Podemos llevar la discusión a planos globales. La democracia —entendida como vocación por acotar el poder omnímodo de los gobernantes y participar en el autogobierno colectivo— no es privativa de una cultura o religión. Hoy la practican poblaciones de legado confuciano, cristiano, musulmán y hasta ciudadanos agnósticos. En aquellos sitios donde la creíamos culturalmente ajena y ausente —desde las tribus árabes o africanas a las regiones latinas y asiáticas— ha sido invocada, una y otra vez, a lo largo de los últimos dos siglos.[1] Pese al poder, aparentemente imbatible, de reyes, caciques y tiranos.
La democracia ha resistido declives semejantes —y hasta peores— al actual.[2] Pensemos en el período de entreguerras (1918-1939) cuando tantos intelectuales de Occidente, seducidos por los totalitarismos, vaticinaron el fin del liberalismo enfermo y el triunfo del Estado de partido. O cómo durante la guerra fría, las apuestas del comunismo y los nacionalismos periféricos acabaron a la postre superadas por los diseños políticos y económicos de las repúblicas liberales de masas. Las olas de democratización han surgido siempre cuando no se las esperaba. Cuando los luchadores por la libertad parecían condenados al silencio, el exilio o las mazmorras. Quizá el error, tras el épico triunfo de 1989, fue considerar que la barca de la historia arribaría, por fin, a un épico y placentero puerto democrático. Pero, como decía Alexander Herzen, la historia es la autobiografía de un loco. Y si todo estuviese escrito, señalaba el pensador ruso, aquella fuese mera lógica.
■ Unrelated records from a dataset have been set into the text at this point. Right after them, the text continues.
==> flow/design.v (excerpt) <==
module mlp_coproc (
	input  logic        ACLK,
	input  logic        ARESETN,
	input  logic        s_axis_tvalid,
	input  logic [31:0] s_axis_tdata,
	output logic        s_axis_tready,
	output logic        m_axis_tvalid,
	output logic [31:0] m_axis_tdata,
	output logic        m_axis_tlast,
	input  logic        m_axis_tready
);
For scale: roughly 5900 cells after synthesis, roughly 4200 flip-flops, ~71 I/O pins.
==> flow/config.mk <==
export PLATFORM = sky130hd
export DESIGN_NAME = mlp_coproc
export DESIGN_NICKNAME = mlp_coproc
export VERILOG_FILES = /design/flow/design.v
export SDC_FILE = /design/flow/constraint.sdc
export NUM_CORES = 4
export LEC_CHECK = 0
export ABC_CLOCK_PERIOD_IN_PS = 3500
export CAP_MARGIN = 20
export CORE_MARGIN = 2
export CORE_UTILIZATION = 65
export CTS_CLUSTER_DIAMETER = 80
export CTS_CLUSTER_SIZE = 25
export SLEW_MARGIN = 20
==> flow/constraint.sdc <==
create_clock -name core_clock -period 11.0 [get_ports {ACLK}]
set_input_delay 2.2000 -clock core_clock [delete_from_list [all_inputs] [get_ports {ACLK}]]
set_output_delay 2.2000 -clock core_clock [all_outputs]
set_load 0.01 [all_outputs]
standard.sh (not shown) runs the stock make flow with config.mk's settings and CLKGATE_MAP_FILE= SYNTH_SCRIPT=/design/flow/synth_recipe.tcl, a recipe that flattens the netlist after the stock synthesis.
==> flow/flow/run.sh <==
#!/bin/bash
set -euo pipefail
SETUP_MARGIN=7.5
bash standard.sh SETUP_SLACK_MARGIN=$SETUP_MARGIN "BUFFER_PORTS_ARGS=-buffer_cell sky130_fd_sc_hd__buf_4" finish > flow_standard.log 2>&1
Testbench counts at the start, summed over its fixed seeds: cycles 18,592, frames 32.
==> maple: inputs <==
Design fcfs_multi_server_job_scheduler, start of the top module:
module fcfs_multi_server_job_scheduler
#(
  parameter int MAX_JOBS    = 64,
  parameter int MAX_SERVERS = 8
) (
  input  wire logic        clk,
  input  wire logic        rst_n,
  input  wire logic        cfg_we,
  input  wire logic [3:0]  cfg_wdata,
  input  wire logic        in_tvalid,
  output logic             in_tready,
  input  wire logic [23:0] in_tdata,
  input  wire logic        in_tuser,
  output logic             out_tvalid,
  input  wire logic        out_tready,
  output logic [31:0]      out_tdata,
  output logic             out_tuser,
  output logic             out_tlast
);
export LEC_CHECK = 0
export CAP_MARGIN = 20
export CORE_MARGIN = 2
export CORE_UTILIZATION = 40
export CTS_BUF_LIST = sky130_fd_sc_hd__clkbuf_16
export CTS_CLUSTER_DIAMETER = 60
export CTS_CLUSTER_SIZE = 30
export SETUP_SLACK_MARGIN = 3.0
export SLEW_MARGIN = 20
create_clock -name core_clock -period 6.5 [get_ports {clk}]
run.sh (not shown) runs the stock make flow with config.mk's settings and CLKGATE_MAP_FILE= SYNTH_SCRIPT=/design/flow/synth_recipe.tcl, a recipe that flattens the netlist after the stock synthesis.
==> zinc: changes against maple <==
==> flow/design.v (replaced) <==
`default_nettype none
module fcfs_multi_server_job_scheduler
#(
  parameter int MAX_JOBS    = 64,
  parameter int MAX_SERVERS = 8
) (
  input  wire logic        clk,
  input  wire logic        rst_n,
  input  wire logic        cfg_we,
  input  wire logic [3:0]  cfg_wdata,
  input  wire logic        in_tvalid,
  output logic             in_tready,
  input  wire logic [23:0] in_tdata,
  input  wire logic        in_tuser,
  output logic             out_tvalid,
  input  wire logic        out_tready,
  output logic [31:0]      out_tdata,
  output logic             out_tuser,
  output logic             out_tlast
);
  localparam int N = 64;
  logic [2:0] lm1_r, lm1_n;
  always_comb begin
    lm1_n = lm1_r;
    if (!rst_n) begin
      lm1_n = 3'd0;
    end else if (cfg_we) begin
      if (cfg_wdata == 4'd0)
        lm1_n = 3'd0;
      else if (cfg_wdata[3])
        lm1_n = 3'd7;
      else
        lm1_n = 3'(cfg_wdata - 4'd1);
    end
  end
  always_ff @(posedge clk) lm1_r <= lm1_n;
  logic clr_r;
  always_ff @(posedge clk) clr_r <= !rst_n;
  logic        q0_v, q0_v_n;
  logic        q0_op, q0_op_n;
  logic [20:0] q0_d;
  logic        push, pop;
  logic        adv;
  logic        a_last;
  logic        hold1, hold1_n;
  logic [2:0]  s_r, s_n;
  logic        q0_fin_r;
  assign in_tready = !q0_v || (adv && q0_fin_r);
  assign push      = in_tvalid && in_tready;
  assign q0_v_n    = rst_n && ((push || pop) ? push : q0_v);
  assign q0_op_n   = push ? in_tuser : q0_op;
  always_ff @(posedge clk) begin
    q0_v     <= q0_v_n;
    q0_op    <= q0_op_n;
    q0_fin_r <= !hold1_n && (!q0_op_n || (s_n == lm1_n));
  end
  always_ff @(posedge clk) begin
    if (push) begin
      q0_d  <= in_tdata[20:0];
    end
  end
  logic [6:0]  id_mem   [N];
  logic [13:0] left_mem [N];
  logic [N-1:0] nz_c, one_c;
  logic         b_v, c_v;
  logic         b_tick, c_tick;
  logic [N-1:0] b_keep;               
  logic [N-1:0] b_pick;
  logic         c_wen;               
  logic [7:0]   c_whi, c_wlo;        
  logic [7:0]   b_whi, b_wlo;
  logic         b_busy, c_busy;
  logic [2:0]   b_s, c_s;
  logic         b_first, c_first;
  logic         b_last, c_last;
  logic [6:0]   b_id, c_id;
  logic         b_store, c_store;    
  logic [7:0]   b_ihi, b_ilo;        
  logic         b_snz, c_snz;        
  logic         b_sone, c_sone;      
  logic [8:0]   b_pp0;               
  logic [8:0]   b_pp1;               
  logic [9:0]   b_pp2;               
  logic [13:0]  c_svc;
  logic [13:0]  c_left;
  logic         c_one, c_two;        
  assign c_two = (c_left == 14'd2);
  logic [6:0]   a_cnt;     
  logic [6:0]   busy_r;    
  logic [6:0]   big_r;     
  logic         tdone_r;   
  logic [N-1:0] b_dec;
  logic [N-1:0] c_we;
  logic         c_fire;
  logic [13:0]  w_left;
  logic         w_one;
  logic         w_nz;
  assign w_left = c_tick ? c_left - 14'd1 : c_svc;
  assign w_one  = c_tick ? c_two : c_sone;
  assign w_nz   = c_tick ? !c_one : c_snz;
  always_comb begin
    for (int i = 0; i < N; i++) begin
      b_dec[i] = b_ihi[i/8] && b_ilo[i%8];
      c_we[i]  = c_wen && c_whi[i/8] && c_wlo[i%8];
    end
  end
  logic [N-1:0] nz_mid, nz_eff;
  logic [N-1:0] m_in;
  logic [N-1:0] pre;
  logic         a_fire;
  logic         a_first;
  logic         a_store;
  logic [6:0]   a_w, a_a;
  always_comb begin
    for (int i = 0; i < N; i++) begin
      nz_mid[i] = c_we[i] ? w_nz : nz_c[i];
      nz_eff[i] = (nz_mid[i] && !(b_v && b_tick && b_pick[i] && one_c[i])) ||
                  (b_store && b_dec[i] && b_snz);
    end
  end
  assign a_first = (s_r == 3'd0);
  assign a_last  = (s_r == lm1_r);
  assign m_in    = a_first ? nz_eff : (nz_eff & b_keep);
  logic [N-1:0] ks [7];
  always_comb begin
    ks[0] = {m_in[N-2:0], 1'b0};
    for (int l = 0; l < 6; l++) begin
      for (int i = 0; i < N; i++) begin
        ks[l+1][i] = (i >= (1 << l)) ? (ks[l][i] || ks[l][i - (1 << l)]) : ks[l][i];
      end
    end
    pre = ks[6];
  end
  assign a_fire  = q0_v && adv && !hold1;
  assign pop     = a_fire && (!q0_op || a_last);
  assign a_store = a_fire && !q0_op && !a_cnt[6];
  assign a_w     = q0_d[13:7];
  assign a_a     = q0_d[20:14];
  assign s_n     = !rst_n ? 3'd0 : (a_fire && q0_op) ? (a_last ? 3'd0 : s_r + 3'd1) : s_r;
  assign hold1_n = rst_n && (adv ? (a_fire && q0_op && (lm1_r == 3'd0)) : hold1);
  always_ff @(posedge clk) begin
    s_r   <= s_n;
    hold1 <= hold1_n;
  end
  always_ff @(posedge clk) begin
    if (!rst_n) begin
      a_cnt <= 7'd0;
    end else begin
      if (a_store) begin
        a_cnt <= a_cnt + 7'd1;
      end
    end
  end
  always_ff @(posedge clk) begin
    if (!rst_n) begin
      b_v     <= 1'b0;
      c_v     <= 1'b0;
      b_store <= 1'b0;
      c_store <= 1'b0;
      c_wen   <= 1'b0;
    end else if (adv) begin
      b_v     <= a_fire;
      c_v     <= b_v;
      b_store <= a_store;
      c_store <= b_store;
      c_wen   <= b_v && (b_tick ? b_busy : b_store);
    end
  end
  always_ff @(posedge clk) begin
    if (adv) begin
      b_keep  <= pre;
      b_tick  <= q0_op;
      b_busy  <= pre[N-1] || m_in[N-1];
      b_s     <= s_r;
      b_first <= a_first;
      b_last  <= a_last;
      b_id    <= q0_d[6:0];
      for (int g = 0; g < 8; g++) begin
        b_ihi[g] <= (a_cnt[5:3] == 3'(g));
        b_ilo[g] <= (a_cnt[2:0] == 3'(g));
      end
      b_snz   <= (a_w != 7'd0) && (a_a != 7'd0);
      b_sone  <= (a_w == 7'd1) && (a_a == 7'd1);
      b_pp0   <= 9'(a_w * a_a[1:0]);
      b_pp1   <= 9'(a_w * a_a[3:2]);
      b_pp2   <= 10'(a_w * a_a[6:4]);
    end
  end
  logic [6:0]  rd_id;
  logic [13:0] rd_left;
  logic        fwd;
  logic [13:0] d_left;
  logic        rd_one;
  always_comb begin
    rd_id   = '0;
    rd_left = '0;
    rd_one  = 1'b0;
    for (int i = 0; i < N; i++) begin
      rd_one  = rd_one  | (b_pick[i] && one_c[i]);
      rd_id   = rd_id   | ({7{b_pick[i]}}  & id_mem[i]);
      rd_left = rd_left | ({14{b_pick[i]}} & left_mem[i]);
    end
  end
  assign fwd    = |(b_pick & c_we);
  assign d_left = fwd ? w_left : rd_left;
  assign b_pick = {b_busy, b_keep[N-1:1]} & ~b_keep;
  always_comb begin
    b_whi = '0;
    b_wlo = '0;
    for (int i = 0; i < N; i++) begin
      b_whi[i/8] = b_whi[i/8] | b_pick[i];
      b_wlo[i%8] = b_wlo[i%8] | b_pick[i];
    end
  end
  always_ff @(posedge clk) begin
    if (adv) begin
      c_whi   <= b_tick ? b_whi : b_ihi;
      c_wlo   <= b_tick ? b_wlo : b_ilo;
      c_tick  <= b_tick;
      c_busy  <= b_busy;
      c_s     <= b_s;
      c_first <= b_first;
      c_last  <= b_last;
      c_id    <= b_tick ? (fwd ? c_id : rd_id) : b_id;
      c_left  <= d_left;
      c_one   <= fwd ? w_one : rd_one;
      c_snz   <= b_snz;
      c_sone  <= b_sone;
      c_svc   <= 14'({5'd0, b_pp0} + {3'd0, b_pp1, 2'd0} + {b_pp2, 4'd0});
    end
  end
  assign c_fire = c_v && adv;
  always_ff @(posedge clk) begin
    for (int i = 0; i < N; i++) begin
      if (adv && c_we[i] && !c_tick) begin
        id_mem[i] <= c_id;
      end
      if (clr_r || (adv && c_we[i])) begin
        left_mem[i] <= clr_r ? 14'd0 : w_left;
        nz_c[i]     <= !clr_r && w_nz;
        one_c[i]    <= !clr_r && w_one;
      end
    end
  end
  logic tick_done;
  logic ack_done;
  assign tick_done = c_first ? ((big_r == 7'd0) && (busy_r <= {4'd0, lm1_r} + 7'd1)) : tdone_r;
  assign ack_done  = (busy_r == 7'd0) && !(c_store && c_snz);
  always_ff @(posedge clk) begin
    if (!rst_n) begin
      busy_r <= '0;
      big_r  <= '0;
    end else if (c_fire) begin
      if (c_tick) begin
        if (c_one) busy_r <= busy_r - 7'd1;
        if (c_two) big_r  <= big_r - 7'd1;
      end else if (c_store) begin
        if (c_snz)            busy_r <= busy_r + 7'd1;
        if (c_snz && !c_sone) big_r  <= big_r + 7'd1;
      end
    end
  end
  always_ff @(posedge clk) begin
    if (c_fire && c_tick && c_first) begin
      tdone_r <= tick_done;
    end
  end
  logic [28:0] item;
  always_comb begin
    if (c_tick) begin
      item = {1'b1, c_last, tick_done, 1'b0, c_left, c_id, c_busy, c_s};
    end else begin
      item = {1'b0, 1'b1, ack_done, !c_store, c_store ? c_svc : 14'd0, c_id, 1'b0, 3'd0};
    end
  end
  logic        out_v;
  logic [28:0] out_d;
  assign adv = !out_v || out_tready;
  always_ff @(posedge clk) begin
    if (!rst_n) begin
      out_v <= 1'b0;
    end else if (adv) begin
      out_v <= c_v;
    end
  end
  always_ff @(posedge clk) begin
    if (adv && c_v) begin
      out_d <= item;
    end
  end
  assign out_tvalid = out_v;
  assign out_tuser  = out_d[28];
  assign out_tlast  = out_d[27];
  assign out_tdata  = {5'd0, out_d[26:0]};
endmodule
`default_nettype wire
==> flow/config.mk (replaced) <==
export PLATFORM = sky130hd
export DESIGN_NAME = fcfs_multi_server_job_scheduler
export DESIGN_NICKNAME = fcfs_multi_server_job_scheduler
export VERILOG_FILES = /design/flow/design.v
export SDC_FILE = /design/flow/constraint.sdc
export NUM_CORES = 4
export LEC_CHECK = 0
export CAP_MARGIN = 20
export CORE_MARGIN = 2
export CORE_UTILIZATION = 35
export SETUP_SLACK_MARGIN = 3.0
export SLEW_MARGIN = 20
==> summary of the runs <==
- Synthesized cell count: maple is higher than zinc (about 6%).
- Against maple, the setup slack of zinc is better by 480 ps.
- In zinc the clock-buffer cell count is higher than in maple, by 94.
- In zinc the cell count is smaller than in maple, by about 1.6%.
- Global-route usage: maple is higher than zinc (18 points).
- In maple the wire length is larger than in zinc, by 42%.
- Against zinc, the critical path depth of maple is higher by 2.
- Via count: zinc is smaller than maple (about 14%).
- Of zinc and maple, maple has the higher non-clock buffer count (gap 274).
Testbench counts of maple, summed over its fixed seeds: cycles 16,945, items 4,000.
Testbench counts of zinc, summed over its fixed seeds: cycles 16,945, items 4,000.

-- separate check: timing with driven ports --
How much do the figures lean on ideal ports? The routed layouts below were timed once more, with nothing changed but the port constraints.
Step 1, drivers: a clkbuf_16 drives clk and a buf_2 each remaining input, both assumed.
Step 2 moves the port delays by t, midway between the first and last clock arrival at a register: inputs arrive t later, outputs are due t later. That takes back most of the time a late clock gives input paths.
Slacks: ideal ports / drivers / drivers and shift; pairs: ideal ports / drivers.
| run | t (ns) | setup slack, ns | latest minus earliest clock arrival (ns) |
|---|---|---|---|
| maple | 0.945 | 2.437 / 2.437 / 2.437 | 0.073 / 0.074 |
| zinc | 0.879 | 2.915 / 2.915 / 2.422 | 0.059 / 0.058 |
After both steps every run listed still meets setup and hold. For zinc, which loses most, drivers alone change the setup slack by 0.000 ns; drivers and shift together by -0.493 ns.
Hay, además, una poderosa razón antropológica para no aceptar la idea del final de la democracia. Pese al valor que asignemos a la famosa (y debatida) pirámide de Maslow, las personas tenemos diversos órdenes de necesidades, imperativos y simultáneos. A la demanda de seguridad, abrigo y alimento, que puede proveer un déspota ilustrado, sumamos unos reclamos de agencia y libertad básicos, resilientes, universales. Incapaces de existir sin participación libre de la gente.
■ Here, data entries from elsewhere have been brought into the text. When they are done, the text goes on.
This design comes from an exercise in tuning for small area, a short achievable clock period and few clock cycles on the open sky130 flow, not from production work.

// cpuCore
module cpuCore (
  input  logic        CLK,
  input  logic        RST,
  input  logic        en,
  input  logic        start,
  output logic [7:0]  instAddr,
  input  logic [15:0] inst,
  output logic [7:0]  dataAddr,
  output logic        dataWe,
  output logic [15:0] dataOut,
  input  logic [15:0] dataIn,
  output logic        running
);
  localparam logic [4:0] OP_HALT = 5'b00001, OP_LOAD = 5'b00010, OP_STORE = 5'b00011,
    OP_ADD = 5'b10000, OP_ADDI = 5'b10001, OP_SUB = 5'b10011, OP_SUBI = 5'b10100,
    OP_INC = 5'b10110, OP_LDIL = 5'b10111, OP_LDIH = 5'b11000, OP_XOR = 5'b11001,
    OP_AND = 5'b11010, OP_OR = 5'b11011;
  logic        runQ, haltedQ, resumed;
  logic [7:0]  pc;
  logic [15:0] regs [8];
  logic [7:0]  valid;   
  logic [15:0] opA, opB;
  logic [2:0]  eDest;
  logic [3:0]  eOff;
  logic        eWrites, eHalt, eStore, eInvB, eCin, eSra;
  logic        eSelSum, eLogDiff, eLogBoth, eSelShl, eSelShr, eSelLoad;
  logic [15:0] logicOut;
  logic [15:0] sum, shIn, shl, shr, res;
  logic [4:0]  fOp;
  logic [7:0]  fImm;
  logic [15:0] rA, rB, vA, nB, immValA, immValB;
  logic [7:0]  eWriting, usable, matchA, matchB;
  logic        fwdA, fwdB, immA, immB, bUsesD, fWrites;
  assign instAddr = pc;
  assign fOp  = inst[15:11];
  ...
==> module cpuCore, before the edit <==
module cpuCore (
  input  logic        CLK,
  input  logic        RST,
  input  logic        en,
  input  logic        start,
  output logic [7:0]  instAddr,
  input  logic [15:0] inst,
  output logic [7:0]  dataAddr,
  output logic        dataWe,
  output logic [15:0] dataOut,
  input  logic [15:0] dataIn,
  output logic        running
);
  localparam logic [4:0] OP_HALT = 5'b00001, OP_LOAD = 5'b00010, OP_STORE = 5'b00011,
    OP_ADD = 5'b10000, OP_ADDI = 5'b10001, OP_SUB = 5'b10011, OP_SUBI = 5'b10100,
    OP_INC = 5'b10110, OP_LDIL = 5'b10111, OP_LDIH = 5'b11000, OP_XOR = 5'b11001,
    OP_AND = 5'b11010, OP_OR = 5'b11011;
  logic        runQ, haltedQ, resumed;
  logic [7:0]  pc;
  logic [15:0] regs [8];
  logic [7:0]  valid;   
  logic [15:0] opA, opB;
  logic [2:0]  eDest;
  logic [3:0]  eOff;
  logic        eWrites, eHalt, eStore, eInvB, eCin, eSra;
  logic        eSelSum, eLogDiff, eLogBoth, eSelShl, eSelShr, eSelLoad;
  logic [15:0] logicOut;
  logic [15:0] sum, shIn, shl, shr, res;
  logic [4:0]  fOp;
  logic [7:0]  fImm;
  logic [15:0] rA, rB, vA, nB, immValA, immValB;
  logic [7:0]  eWriting, usable, matchA, matchB;
  logic        fwdA, fwdB, immA, immB, bUsesD, fWrites;
  assign instAddr = pc;
  assign fOp  = inst[15:11];
  assign fImm = inst[7:0];
  assign bUsesD = (fOp == OP_STORE) || (fOp == OP_ADDI) || (fOp == OP_SUBI);
  assign immA   = (fOp == OP_ADDI) || (fOp == OP_SUBI) || (fOp == OP_LDIL) || (fOp == OP_LDIH);
  always_comb begin
    case (fOp)
      OP_ADDI: immValA = {8'h00, fImm};
      OP_SUBI: immValA = {8'hFF, ~fImm};
      default: immValA = 16'h0000;
    endcase
  end
  always_comb begin
    case (fOp)
      OP_LDIL: begin immB = 1'b1; immValB = {8'h00, fImm}; end
      OP_LDIH: begin immB = 1'b1; immValB = {fImm, 8'h00}; end
      OP_INC:  begin immB = 1'b1; immValB = 16'd1; end
      default: begin immB = 1'b0; immValB = 16'd0; end
    endcase
  end
  always_comb begin
    for (int i = 0; i < 8; i++) begin
      eWriting[i] = runQ && eWrites && eDest == 3'(i);
      usable[i]   = valid[i] && !eWriting[i];
      matchA[i]   = inst[6:4] == 3'(i);
      matchB[i]   = bUsesD ? inst[10:8] == 3'(i) : inst[2:0] == 3'(i);
    end
  end
  assign fwdA = |(matchA & eWriting) && !immA;
  assign fwdB = |(matchB & eWriting) && !immB;
  always_comb begin
    rA = '0;
    rB = '0;
    for (int i = 0; i < 8; i++) begin
      rA = rA | ({16{matchA[i] && usable[i] && !immA}} & regs[i]);
      rB = rB | ({16{matchB[i] && usable[i] && !immB}} & regs[i]);
    end
  end
  assign vA = rA | ({16{immA}} & immValA) | ({16{fwdA}} & res);
  assign nB = rB | immValB | ({16{fwdB}} & res);
  assign fWrites = (fOp == OP_LOAD) || (fOp[4] && fOp != 5'b10010 && fOp != 5'b10101);
  always_ff @(posedge CLK) begin
    opA      <= vA;
    opB      <= nB;
    eDest    <= inst[10:8];
    eOff     <= inst[3:0];
    eWrites  <= fWrites;
    eHalt    <= (fOp == OP_HALT);
    eStore   <= (fOp == OP_STORE);
    eInvB    <= (fOp == OP_SUB);
    eCin     <= (fOp == OP_SUB) || (fOp == OP_SUBI);
    eSra     <= fOp[0] && fOp[4:1] == 4'b1111;
    eSelSum  <= (fOp == OP_ADD) || (fOp == OP_ADDI) || (fOp == OP_SUB) ||
                (fOp == OP_SUBI) || (fOp == OP_INC) || (fOp == OP_LDIL) || (fOp == OP_LDIH);
    eLogDiff <= (fOp == OP_XOR) || (fOp == OP_OR);
    eLogBoth <= (fOp == OP_AND) || (fOp == OP_OR);
    eSelShl  <= (fOp[4:1] == 4'b1110);
    eSelShr  <= (fOp[4:1] == 4'b1111);
    eSelLoad <= (fOp == OP_LOAD);
  end
  assign sum = opA + (opB ^ {16{eInvB}}) + {15'd0, eCin};
  always_comb begin
    for (int i = 0; i < 16; i++) begin
      shIn[i] = eSelShl ? opA[15-i] : opA[i];
    end
    shr = 16'($signed({eSra & opA[15], shIn}) >>> opB[3:0]);
    for (int i = 0; i < 16; i++) begin
      shl[i] = shr[15-i];
    end
  end
  assign logicOut = ((opA ^ opB) & {16{eLogDiff}}) | ((opA & opB) & {16{eLogBoth}});
  assign res = ({16{eSelSum}}  & sum) |
               logicOut |
               ({16{eSelShl}}  & shl) |
               ({16{eSelShr}}  & shr) |
               ({16{eSelLoad}} & dataIn);
  always_ff @(posedge CLK) begin
    if (runQ && eWrites) begin
      regs[eDest] <= res;
    end
  end
  always_ff @(posedge CLK or posedge RST) begin
    if (RST) begin
      valid <= '0;
    end else if (runQ && eWrites) begin
      valid[eDest] <= 1'b1;
    end
  end
  assign dataAddr = opA[7:0] + {4'h0, eOff};
  assign dataOut  = opB;
  assign dataWe   = runQ && eStore;
  assign running = runQ && !(eHalt && !resumed);
  always_ff @(posedge CLK or posedge RST) begin
    if (RST) begin
      runQ    <= 1'b0;
      haltedQ <= 1'b0;
      resumed <= 1'b0;
      pc      <= '0;
    end else begin
      resumed <= 1'b0;
      if (runQ) begin
        if (eHalt) begin
          runQ    <= 1'b0;
          haltedQ <= 1'b1;
        end else if (!en) begin
          runQ <= 1'b0;   
        end else begin
          pc <= pc + 8'd1;
        end
      end else if (en && start && !haltedQ) begin
        runQ    <= 1'b1;
        resumed <= 1'b1;
        pc      <= pc + 8'd1;
      end
    end
  end
endmodule
Settings: LEC_CHECK=0, CAP_MARGIN=20, CORE_AREA=5.06 5.44 215.41 214.88, CTS_BUF_LIST=sky130_fd_sc_hd__clkbuf_4 sky130_fd_sc_hd__clkbuf_8, DIE_AREA=0 0 220.41 220.32, SETUP_SLACK_MARGIN=2.0, SLEW_MARGIN=20, TNS_END_PERCENT=10; clock period 5.0 ns.
standard.sh (not shown) runs the stock make flow with config.mk's settings and CLKGATE_MAP_FILE= SYNTH_SCRIPT=/design/flow/synth_recipe.tcl, a recipe that flattens the netlist after the stock synthesis.
==> flow/flow/run.sh <==
#!/bin/bash
# Standard layout, with the port buffers made of sky130_fd_sc_hd__buf_1
# instead of the delay buffer buffer_ports picks by default.
set -euo pipefail
export BUFFER_PORTS_ARGS="-buffer_cell sky130_fd_sc_hd__buf_1"
bash standard.sh > standard.log 2>&1
The baseline went through all stages and came out clean.
==> next run, changes <==
--- a/flow/design.v
+++ b/flow/design.v
@@ -47,9 +47,9 @@
   always_comb begin
     case (fOp)
       OP_LDIL: begin immB = 1'b1; immValB = {8'h00, fImm}; end
       OP_LDIH: begin immB = 1'b1; immValB = {fImm, 8'h00}; end
-      OP_INC:  begin immB = 1'b1; immValB = 16'd1; end
+      OP_INC:  begin immB = 1'b1; immValB = 16'd0; end   
       default: begin immB = 1'b0; immValB = 16'd0; end
     endcase
   end
   always_comb begin
@@ -81,9 +81,9 @@
     eWrites  <= fWrites;
     eHalt    <= (fOp == OP_HALT);
     eStore   <= (fOp == OP_STORE);
     eInvB    <= (fOp == OP_SUB);
-    eCin     <= (fOp == OP_SUB) || (fOp == OP_SUBI);
+    eCin     <= (fOp == OP_SUB) || (fOp == OP_SUBI) || (fOp == OP_INC);
     eSra     <= fOp[0] && fOp[4:1] == 4'b1111;
     eSelSum  <= (fOp == OP_ADD) || (fOp == OP_ADDI) || (fOp == OP_SUB) ||
                 (fOp == OP_SUBI) || (fOp == OP_INC) || (fOp == OP_LDIL) || (fOp == OP_LDIH);
     eLogDiff <= (fOp == OP_XOR) || (fOp == OP_OR);
What happened: Fmax is lower by 0.78%; worst hold slack improved by 19 ps; utilization is higher by 0.32 points; sequential share of layout area is lower by 0.48 points; global-route usage is higher by 0.13 points; synthesized cell count is lower by 0.41%; cell count is lower by 0.66%; first-iteration DRC count is lower by 5.6%; cell area is higher by 1.1%.
Function was not checked in any run of this note: the RTL went through the layout flow alone.

## re-timing with driven ports
In the flow no input, the clock included, has a driving cell. The finished layouts below were timed again as built, in two steps. Step 1 (the two cells are an assumption about what drives the block):
set clk [get_ports {CLK}]
set_driving_cell -lib_cell sky130_fd_sc_hd__clkbuf_16 $clk
set_driving_cell -lib_cell sky130_fd_sc_hd__buf_2 [delete_from_list [all_inputs] $clk]
Step 2 times the ports against the registers' clock, not the clock port: input delays grow and output delays shrink by t, the midpoint of the rising clock arrivals with the driver on. a / b / c = ideal ports / drivers / drivers and shift; a / b = the first two.
run	t, ns	setup WS [ns]	pins driven straight from the clock port
the first run	0.536	1.824 / 1.824 / 1.462	1
the second run	0.524	1.799 / 1.815 / 1.294	1
After both steps setup and hold are still met in every run listed. The setup slack of the second run, which loses most, moves by +0.016 ns with the drivers and by -0.505 ns with both steps.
El ideal de Einstein de que cada persona debe ser respetada como tal y nadie divinizado. La reflexión kantiana en el potencial del hombre como ser racional, pacífico y autónomo. La valentía de Rosa Luxemburgo en su defensa de la libertad para disentir y el repudio a las burocracias revolucionarias. La renuncia de Mandela y Nehru, junto con sus numerosísimos simpatizantes, a considerar las elecciones y partidos como meras imposiciones del colonialismo o modas de Occidente. Los millones de hombres y mujeres que hoy, en todo el mundo, impulsan asambleas, cooperativas, votaciones, sorteos y referendos. El pulso que, en suma, nos hace descubrir el poder de intentar, celebrar, errar y rectificar, entre todos y con respeto a la diversidad, nuestra agencia y dignidad humanas. Los cánticos libertarios en Minsk y Rangún, en Portland y Moscú, en la Habana y Budapest. La suma de todo eso, sin póliza de seguro ni acta de defunción, dibuja aún en nuestro horizonte la tenue luz de la democracia.